Personal information
- Born: 22 June 1996 (age 30) Veria, Greece
- Listed height: 7 ft 2 in (2.18 m)
- Listed weight: 240 lb (109 kg)

Career information
- College: Iowa State (2014–2015)
- NBA draft: 2016: undrafted
- Playing career: 2015–present

Career history
- 2015–2019: AEK
- 2017–2018: →Kolossos Rodou
- 2019–2020: Kolossos Rodou
- 2020–2021: PAOK
- 2021–2022: Apollon Patras
- 2022–2023: Real Betis
- 2023–2024: Bilbao
- 2024–2025: Panionios
- 2025: Al-Rayyan
- 2025–2026: Panionios
- 2026–present: AEK Athens

Career highlights
- FIBA Intercontinental Cup champion (2019); Emir of Qatar Cup winner (2025); Greek Youth All Star Game Slam Dunk Champion (2018);

= Georgios Tsalmpouris =

Greek basketball player (born 1996)

Georgios Tsalmpouris (alternate spelling: Giorgos Tsalbouris) (Greek: Γιώργος Τσαλμπούρης; born 22 June 1996) is a Greek professional basketball player for AEK Athens of the Greek Basketball League. Tsalmpouris is 7 ft 2 in tall, weighs 240 lb, and plays at the power forward and center positions.

==Early career==
Tsalmpouris played club basketball with Archelaos Pierikos in the Greek B Basket League, the 3rd level of Greek the basketball system, at the semi-professional level, in the 2013–14 season.

==College career==
In the 2014–15 season, Tsalmpouris played college basketball in the Division I, for the Iowa State Cyclones team. He was the seventh 7-footer in the school's history. He played in 8 games, and averaged 1.4 points, 0.8 rebounds, 0.3 assists, and 0.1 steals per game, in 4.4 minutes per game. In August 2015, after playing one season with Iowa State, Tsalmpouris left the school, and returned to Greece to play professionally.

==Professional career==
In August 2015, Tsalmpouris signed a five-year contract with the Greek Basket League club AEK Athens. Tsalmpouris then became automatically draft eligible 2 years early, due to having played a year of professional basketball, right after a year of college basketball in the NCAA Division I, as well as previously playing under a start-up national basketball league, before participating in college basketball.
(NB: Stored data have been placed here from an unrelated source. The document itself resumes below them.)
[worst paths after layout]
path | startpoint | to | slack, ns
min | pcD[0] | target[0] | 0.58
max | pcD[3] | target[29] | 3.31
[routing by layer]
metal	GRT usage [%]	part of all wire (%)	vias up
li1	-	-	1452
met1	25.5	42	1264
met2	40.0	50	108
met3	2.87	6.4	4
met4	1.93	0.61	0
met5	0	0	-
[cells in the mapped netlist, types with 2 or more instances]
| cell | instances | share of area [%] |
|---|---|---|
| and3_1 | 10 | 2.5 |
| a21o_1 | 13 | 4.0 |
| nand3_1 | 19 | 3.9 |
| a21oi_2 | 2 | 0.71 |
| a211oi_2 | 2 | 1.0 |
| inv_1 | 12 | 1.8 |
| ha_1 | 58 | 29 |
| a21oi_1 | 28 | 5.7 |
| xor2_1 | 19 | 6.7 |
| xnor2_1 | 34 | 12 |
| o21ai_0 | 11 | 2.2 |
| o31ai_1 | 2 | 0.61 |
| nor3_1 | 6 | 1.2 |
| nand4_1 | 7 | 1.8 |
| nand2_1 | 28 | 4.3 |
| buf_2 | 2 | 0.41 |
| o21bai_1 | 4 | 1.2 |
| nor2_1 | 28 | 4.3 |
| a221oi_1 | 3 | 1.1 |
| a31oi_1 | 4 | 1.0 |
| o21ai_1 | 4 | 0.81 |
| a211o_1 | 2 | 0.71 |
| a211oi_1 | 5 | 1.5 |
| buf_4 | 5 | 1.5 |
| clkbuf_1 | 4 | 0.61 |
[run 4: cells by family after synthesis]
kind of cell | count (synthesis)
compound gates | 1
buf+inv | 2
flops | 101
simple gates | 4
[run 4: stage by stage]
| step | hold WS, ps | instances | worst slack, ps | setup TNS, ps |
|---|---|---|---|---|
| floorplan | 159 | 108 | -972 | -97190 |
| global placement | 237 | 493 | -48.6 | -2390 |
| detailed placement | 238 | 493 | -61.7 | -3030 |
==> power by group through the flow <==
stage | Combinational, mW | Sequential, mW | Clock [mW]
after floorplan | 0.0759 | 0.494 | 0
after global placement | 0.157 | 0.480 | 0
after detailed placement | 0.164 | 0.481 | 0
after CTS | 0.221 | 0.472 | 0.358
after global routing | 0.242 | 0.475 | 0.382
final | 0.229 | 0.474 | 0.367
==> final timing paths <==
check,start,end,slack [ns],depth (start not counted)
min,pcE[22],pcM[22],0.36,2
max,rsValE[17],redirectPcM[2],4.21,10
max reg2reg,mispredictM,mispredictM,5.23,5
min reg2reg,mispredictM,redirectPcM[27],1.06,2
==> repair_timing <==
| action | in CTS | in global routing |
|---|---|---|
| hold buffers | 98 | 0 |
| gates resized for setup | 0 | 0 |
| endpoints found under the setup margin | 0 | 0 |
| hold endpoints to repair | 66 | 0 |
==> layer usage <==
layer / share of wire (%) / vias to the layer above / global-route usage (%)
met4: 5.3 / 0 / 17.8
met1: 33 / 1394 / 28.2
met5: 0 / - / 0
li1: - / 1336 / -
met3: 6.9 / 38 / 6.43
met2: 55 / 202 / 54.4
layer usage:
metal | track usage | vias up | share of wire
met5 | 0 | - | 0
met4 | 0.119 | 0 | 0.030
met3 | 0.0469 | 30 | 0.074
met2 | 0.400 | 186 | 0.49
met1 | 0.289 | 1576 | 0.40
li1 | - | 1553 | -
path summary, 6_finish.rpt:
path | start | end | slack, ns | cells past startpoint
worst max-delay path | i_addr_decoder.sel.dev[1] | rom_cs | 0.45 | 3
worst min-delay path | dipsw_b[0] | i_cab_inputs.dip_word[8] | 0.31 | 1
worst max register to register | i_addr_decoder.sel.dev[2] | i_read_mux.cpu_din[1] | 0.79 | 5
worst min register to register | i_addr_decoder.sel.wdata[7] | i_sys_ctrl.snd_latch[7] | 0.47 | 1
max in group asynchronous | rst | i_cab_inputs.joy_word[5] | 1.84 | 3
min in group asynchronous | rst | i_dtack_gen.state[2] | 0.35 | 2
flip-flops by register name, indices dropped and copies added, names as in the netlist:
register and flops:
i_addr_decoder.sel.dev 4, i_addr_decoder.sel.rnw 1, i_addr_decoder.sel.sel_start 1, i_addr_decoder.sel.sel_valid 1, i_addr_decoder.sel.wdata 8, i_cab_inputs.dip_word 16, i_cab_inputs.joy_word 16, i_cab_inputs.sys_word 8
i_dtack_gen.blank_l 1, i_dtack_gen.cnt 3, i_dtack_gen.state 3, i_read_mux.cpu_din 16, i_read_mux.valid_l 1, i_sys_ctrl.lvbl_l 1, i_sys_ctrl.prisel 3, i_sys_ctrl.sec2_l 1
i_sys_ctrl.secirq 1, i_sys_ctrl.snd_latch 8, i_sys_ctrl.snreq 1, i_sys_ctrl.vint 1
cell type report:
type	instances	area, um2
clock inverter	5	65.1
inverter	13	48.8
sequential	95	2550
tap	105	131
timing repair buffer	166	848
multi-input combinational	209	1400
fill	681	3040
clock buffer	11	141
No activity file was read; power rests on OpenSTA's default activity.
<file path="config.mk">
export PLATFORM = sky130hd
export DESIGN_NAME = cfg_builder
export DESIGN_NICKNAME = d
export VERILOG_FILES = /design/src/common/build_config_pkg.sv /design/src/design/cfg_builder.sv
export SDC_FILE = /design/constraint.sdc
export NUM_CORES = 1
export LEC_CHECK = 0
export ABC_AREA = 1
export CAP_MARGIN = 10
export CELL_PAD_IN_SITES_DETAIL_PLACEMENT = 1
export CELL_PAD_IN_SITES_GLOBAL_PLACEMENT = 1
export CORE_ASPECT_RATIO = 0.8
export CORE_MARGIN = 2
export CORE_UTILIZATION = 48
export CTS_CLUSTER_DIAMETER = 120
export DETAILED_ROUTE_END_ITERATION = 8
export DONT_BUFFER_PORTS = 1
export PLACE_DENSITY_LB_ADDON = 0.15
export SLEW_MARGIN = 20
export SYNTH_ARGS = -nofsm -noshare
export SYNTH_HDL_FRONTEND = slang
export SYNTH_SLANG_ARGS = --single-unit
export TNS_END_PERCENT = 5
</file>
<file path="constraint.sdc">
create_clock -name i_clk -period 7.6 [get_ports i_clk]
set_input_delay 1.52 -clock i_clk [delete_from_list [all_inputs] [get_ports i_clk]]
set_output_delay 1.52 -clock i_clk [all_outputs]
set_load 0.02 [all_outputs]
</file>
$ cat src/common/build_config_pkg.sv
// Instruction cache configuration types
package build_config_pkg;

  // maximum geometry the tag store is sized for
  localparam int unsigned MAX_SETS       = 64;
  localparam int unsigned MAX_WAYS       = 4;
  localparam int unsigned MAX_LINE_BYTES = 64;
  localparam int unsigned MIN_LINE_BYTES = 4;
  localparam int unsigned PLEN           = 32;

  typedef logic [15:0] byte_size_t;
  typedef logic [2:0]  assoc_t;
  typedef logic [7:0]  line_bytes_t;
  typedef logic [5:0]  width_t;

  typedef struct packed {
    byte_size_t  icache_byte_size;
    assoc_t      icache_set_assoc;
    line_bytes_t icache_line_width;
  } user_cfg_t;

  typedef struct packed {
    byte_size_t  icache_byte_size;
    assoc_t      icache_set_assoc;
    line_bytes_t icache_line_width;
    width_t      way_width;
    width_t      offset_width;
    width_t      index_width;
    width_t      tag_width;
  } cfg_t;

  // position of the highest set bit, zero for zero
  function automatic width_t log2_floor(input byte_size_t value);
    width_t result;
    result = '0;
    for (int i = 0; i < $bits(byte_size_t); i++) begin
      if (value[i]) begin
        result = width_t'(i);
      end
    end
    return result;
  endfunction

  // sets = bytes / (ways * line bytes), exact when both are powers of two
  function automatic byte_size_t set_count(input user_cfg_t ucfg);
    width_t shift;
    shift = log2_floor(byte_size_t'(ucfg.icache_set_assoc))
          + log2_floor(byte_size_t'(ucfg.icache_line_width));
    return ucfg.icache_byte_size >> shift;
  endfunction

  function automatic cfg_t build_config(input user_cfg_t ucfg);
    cfg_t cfg;
    cfg.icache_byte_size  = ucfg.icache_byte_size;
    cfg.icache_set_assoc  = ucfg.icache_set_assoc;
    cfg.icache_line_width = ucfg.icache_line_width;
    cfg.way_width         = log2_floor(byte_size_t'(ucfg.icache_set_assoc));
    cfg.offset_width      = log2_floor(byte_size_t'(ucfg.icache_line_width));
    cfg.index_width       = log2_floor(set_count(ucfg));
    cfg.tag_width         = width_t'(PLEN) - cfg.index_width - cfg.offset_width;
    return cfg;
  endfunction

  // 1 KiB, 2 ways, 16-byte lines
  localparam user_cfg_t DEFAULT_USER_CFG = '{
    icache_byte_size:  16'd1024,
    icache_set_assoc:  3'd2,
    icache_line_width: 8'd16
  };
  localparam cfg_t DEFAULT_CFG = build_config(DEFAULT_USER_CFG);

endpackage

$ cat src/common/fetch_pkg.sv
// Fetch path types
package fetch_pkg;

  localparam int unsigned IBUF_DEPTH = 4;

  // physical address and pc
  typedef logic [build_config_pkg::PLEN-1:0] paddr_t;

  // widest possible tag, upper bits zero for shorter tags
  typedef logic [31:0] tag_t;

  // set index and way select at maximum geometry
  typedef logic [$clog2(build_config_pkg::MAX_SETS)-1:0] idx_t;
  typedef logic [$clog2(build_config_pkg::MAX_WAYS)-1:0] way_t;

  // queue pointers and occupancy
  typedef logic [$clog2(IBUF_DEPTH)-1:0]   ibuf_ptr_t;
  typedef logic [$clog2(IBUF_DEPTH+1)-1:0] ibuf_cnt_t;

  typedef struct packed {
    paddr_t pc;
    paddr_t pred_npc;
  } fetch_req_t;

  typedef struct packed {
    logic   slot_valid;
    paddr_t pc;
    paddr_t pred_npc;
    way_t   way;
  } ibuf_entry_t;

endpackage

$ cat src/ibuf/inst_buffer.sv
// Instruction buffer queue
`timescale 1ns/1ps

module inst_buffer (
  input  logic                    i_clk,
  input  logic                    i_rst_n,
  input  logic                    i_push,
  input  fetch_pkg::ibuf_entry_t  i_entry,
  input  logic                    i_pop,
  output fetch_pkg::ibuf_entry_t  o_head,
  output logic                    o_full,
  output logic                    o_empty,
  output logic                    o_drop
);

  localparam int unsigned DEPTH = fetch_pkg::IBUF_DEPTH;

  fetch_pkg::ibuf_entry_t mem_q [DEPTH];
  fetch_pkg::ibuf_ptr_t   wr_ptr_q;
  fetch_pkg::ibuf_ptr_t   rd_ptr_q;
  fetch_pkg::ibuf_cnt_t   count_q;
  logic                   pop_ok;
  logic                   push_ok;

  assign o_full  = (count_q == fetch_pkg::ibuf_cnt_t'(DEPTH));
  assign o_empty = (count_q == '0);

  // a pop on a full queue makes room for the push in the same cycle
  assign pop_ok  = i_pop && !o_empty;
  assign push_ok = i_push && (!o_full || pop_ok);
  assign o_drop  = i_push && !push_ok;

  always_ff @(posedge i_clk or negedge i_rst_n) begin
    if (!i_rst_n) begin
      wr_ptr_q <= '0;
      rd_ptr_q <= '0;
      count_q  <= '0;
    end else begin
      if (push_ok) begin
        wr_ptr_q <= wr_ptr_q + 1'b1;
      end
      if (pop_ok) begin
        rd_ptr_q <= rd_ptr_q + 1'b1;
      end
      case ({push_ok, pop_ok})
        2'b10:   count_q <= count_q + 1'b1;
        2'b01:   count_q <= count_q - 1'b1;
        default: count_q <= count_q;
      endcase
    end
  end

  always_ff @(posedge i_clk) begin
    if (push_ok) begin
      mem_q[wr_ptr_q] <= i_entry;
    end
  end

  // empty slots never show stale contents
  assign o_head = o_empty ? '0 : mem_q[rd_ptr_q];

endmodule

$ cat config.mk
export PLATFORM = sky130hd
export DESIGN_NAME = inst_buffer
export DESIGN_NICKNAME = d
export VERILOG_FILES = /design/src/common/build_config_pkg.sv /design/src/common/fetch_pkg.sv /design/src/ibuf/inst_buffer.sv
export SDC_FILE = /design/constraint.sdc
export NUM_CORES = 1
export LEC_CHECK = 0
export BUFFER_PORTS_ARGS = -buffer_cell sky130_fd_sc_hd__buf_2
export CAP_MARGIN = 20
export CORE_ASPECT_RATIO = 2
export CORE_UTILIZATION = 52
export CTS_CLUSTER_DIAMETER = 50
export DETAILED_ROUTE_END_ITERATION = 10
export PLACE_DENSITY_LB_ADDON = 0.08
export SYNTH_ARGS = -nofsm -noshare
export SYNTH_HDL_FRONTEND = slang
export SYNTH_SLANG_ARGS = --single-unit
export TNS_END_PERCENT = 50
$ cat constraint.sdc
create_clock -name i_clk -period 2.8 [get_ports i_clk]
set_input_delay 0.14 -clock i_clk [delete_from_list [all_inputs] [get_ports i_clk]]
set_output_delay 0.14 -clock i_clk [all_outputs]
set_load 0.05 [all_outputs]
==> results.json <==
{
  "post_cts_buffers": 0,
  "async_reset_ff_share_pct": 2.55,
  "numCtsBuffers": 24,
  "n_antenna_cell": 0,
  "run_status": "completed",
  "ant_nets": 0,
  "cts_resized": 0,
  "finalCritPeriodShare_pct": 92.1,
  "grt-ovfl-total": 0,
  "die_area_um2": 21100,
  "dp_hpwl_mm": 12.5,
  "io-pin-count": 141,
  "slew_violations": 0,
  "cp-end-kind": "output port",
  "p_per_area_nw_per_um2": 1210,
  "tightest_slew_ns": 0.732,
  "final_cell_mix": "edfxtp_1 (268), buf_2 (140), dlygate4sd3_1 (70), and2_1 (69), mux4_2 (67)",
  "ctsHtreeMaxLevel": 1,
  "fp.dieH_um": 204,
  "grt_setup_unrepaired": "false",
  "synth-edff-count": 268,
  "vias": 5418,
  "drv_cap": 0,
  "layout_commonest_cell": "edfxtp_1",
  "syn_to_final_growth_pct": 23.5,
  "nNetsFinal": 783,
  "syn-instance-count": 480,
  "viasPerCell": 5.49,
  "utilization_pct": 65.7,
  "timing.final.crit_period_ns": 2.58,
  "crit_type": "reg2out",
  "avgSynthCellArea_um2": 22.2,
  "synthFlopType": "edfxtp_1",
  "p_leak_nw": 4.61,
  "slew_headroom_pct": 51.2,
  "synth-simple-area-share_pct": 5.07,
  "die_x_um": 103,
  "design_area_um2": 13100,
  "muxShareOfSynthArea_pct": 14.3,
  "grt_max_degree": 70,
  "vdd_drop_max_mv": 0.865,
  "grt_antenna_before_repair": 0,
  "cts_tree": "done",
  "drive_gt1_share_pct": 36.7,
  "grt_pass1_vias": 6068,
  "setup_violations": 0,
  "seq_area_um2": 8230,
  "wl_mm": 20.7,
  "num_rows": 73,
  "multiInputGateArea_um2": 2250,
  "synthAdderAreaFrac_pct": 0.659,
  "synth_warnings": 0,
  "gp_congestion": 0.723,
  "fill_cells": 1365,
  "synth_compound_gate_area_share_pct": 0.624,
  "place_ws_ns": 0.577,
  "hp-class": "in2reg",
  "cts_sinks": 275,
  "finClkSkew_ns": 0.0138,
  "drc": 0,
  "dpl-instance-area_um2": 11700,
  "initial_core_util_pct": 53.2,
  "clk_latency_ns": 0.52,
  "worstSetupStartpointType": "flop",
  "core_um2": 20000,
  "first_iter_violations": 188,
  "synth.cell_area_um2": 10600,
  "wl_per_cell_um": 21.0,
  "yosysSeqAreaShare_pct": 77.3,
  "cp_max_fo": 44,
  "fin_hold_ws_ns": 0.105,
  "hold_buffers": 70,
  "port_buffers": 140,
  "yosysUniqueCellTypes": 32,
  "worstPathArrival_ns": 2.44,
  "cts_max_path_buffers": 3,
  "ys_ff_latch": 275,
  "drt_first_pass_iters": 4,
  "grt_usage_pct": 20.7,
  "clockRootBuffer": "clkbuf_16",
  "clkTransAtPathRegs_ns": 0.06,
  "synth_top_family_by_area": "multiplexers",
  "cp.required_ns": 2.66,
  "hold_viol": 0,
  "synth_fp_nets": 556,
  "synthXorXnorAreaFrac_pct": 0.412,
  "fin_ws_ns": 0.222,
  "grt_pass1_wl_mm": 32.1,
  "max_clock_freq_mhz": 388
}
[layout make-up]
class	count	area share, %
Tap cell	262	2.50
Inverter	5	0.143
Clock inverter	13	0.457
Timing Repair Buffer	227	12.2
Clock buffer	30	4.91
Multi-Input combinational cell	174	17.1
Sequential cell	275	62.7
[synth_stat cells (2+ instances only)]
library cell,instances,share of area (%)
edfxtp_1,268,76
and2_1,73,4.3
mux4_2,67,14
buf_2,11,0.52
clkbuf_1,11,0.39
dfrtp_1,7,1.6
inv_1,5,0.18
ha_1,4,0.47
nor2b_1,3,0.18
xnor2_1,3,0.25
buf_12,2,0.38
nand2_1,2,0.071
nand3_1,2,0.094
nor2_1,2,0.071
o22ai_1,2,0.12
xor2_1,2,0.16
[sequential cells by signal, indices dropped and copies added, names as in the netlist]
register and count:
count_q 3, wr_ptr_q 2, rd_ptr_q 2, mem_q 268
[cells by family (layout without fill, tap and decap cells)]
| kind of cell | count (synthesis) | count (layout) |
|---|---|---|
| xor+xnor | 5 | 5 |
| simple gates | 87 | 87 |
| buf+inv | 31 | 275 |
| mux | 68 | 68 |
| fa+ha+maj | 5 | 5 |
| flops | 275 | 275 |
| compound gates | 9 | 9 |
[final timing paths]
check / end / cells past startpoint / slack (ns) / from
worst max register to register: count_q[1] / 7 / 0.56 / count_q[0]
min in group asynchronous: rd_ptr_q[0] / 3 / 0.60 / i_rst_n
worst max-delay path: o_head[16] / 4 / 0.22 / rd_ptr_q[1]
worst min-delay path: count_q[0] / 3 / 0.10 / i_push
max in group asynchronous: rd_ptr_q[1] / 3 / 1.89 / i_rst_n
worst min register to register: wr_ptr_q[1] / 1 / 0.59 / wr_ptr_q[1]
[critical path, stage by stage, from the launching register on]
cell and delay, ns:
dfrtp_4 0.91, buf_4 0.31, mux4_2 0.29, and2_1 0.18
buf_2 0.21
[routing by layer]
metal,vias up,GRT usage [%],share of wire (%)
met5,-,0,0
met4,0,6.94,2.4
met3,40,2.94,4.4
met2,162,37.8,55
met1,2824,24.7,38
li1,2392,-,-
[through the flow]
step | cells | setup TNS (ns) | total power [mW]
after floorplan | 480 | -14.87 | 11.2
after global placement | 873 | 0 | 12.8
after detailed placement | 873 | 0 | 13.0
after CTS | 986 | 0 | 16.0
after global routing | 986 | 0 | 16.6
final | 986 | 0 | 15.8
[power by group]
group	internal, mW	switching [mW]	total [mW]
sequential	5.42	0.449	5.87
clock	1.63	1.38	3.01
combinational	2.34	4.62	6.96
total	9.39	6.45	15.8
(Power assumes the default switching activity.)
So he was thus automatically entered into the 2016 NBA draft, but was not drafted after two rounds.

In 2017, he was loaned by AEK to the Greek club Kolossos Rodou. He returned to AEK for the 2018–19 season, and with them he won the 2019 FIBA Intercontinental Cup, before going back to Kolossos, on a free transfer in the summer of 2019. On September 12, 2020, Tsalmpouris signed with the Greek club PAOK Thessaloniki. On December 3, 2020, he recorded a then career high of 22 points against Aris Thessaloniki.

On August 22, 2021, Tsalmpouris moved to the Greek club Apollon Patras, where he enjoyed a very successful 2021–22 season campaign. In a total of 24 Greek Basaket League games played, he averaged 14.9 points, and 5.6 rebounds per game, while playing an average of around 32 minutes per contest.

On September 23, 2022, he signed with Real Betis of the Spanish Liga ACB. On February 17, 2023, he parted ways with the club. In 16 games played with Real Betis, he averaged 8.8 points and 2.9 rebounds per contest.

On February 26, 2023, he signed with Bilbao of the Spanish Liga ACB.

On July 25, 2024, Tsalmpouris returned to Greece for Panionios. He renewed his contract for one more year on June 14, 2025, after a short stint with Al-Rayyan.

On August 25, 2026, he returnes to AEK Athens after 7 years.

==National team career==

===Greek junior national team===
Tsalmpouris was a member of the junior national teams of Greece. With Greece's junior national teams, he played at the following tournaments: the 2012 FIBA Europe Under-16 Championship, the 2014 FIBA Europe Under-18 Championship, the 2015 FIBA under-19 World Cup, the 2015 FIBA Europe Under-20 Championship, and the 2016 FIBA Europe Under-20 Championship Division B, where he won a bronze medal.

===Greek senior national team===
Tsalmpouris became a member of the senior men's Greek national basketball team in 2017.

==Career statistics==

===Domestic Leagues===

====Regular season====

Note: Only games in the primary domestic competitions are included. Therefore, games in cup or European competitions are left out.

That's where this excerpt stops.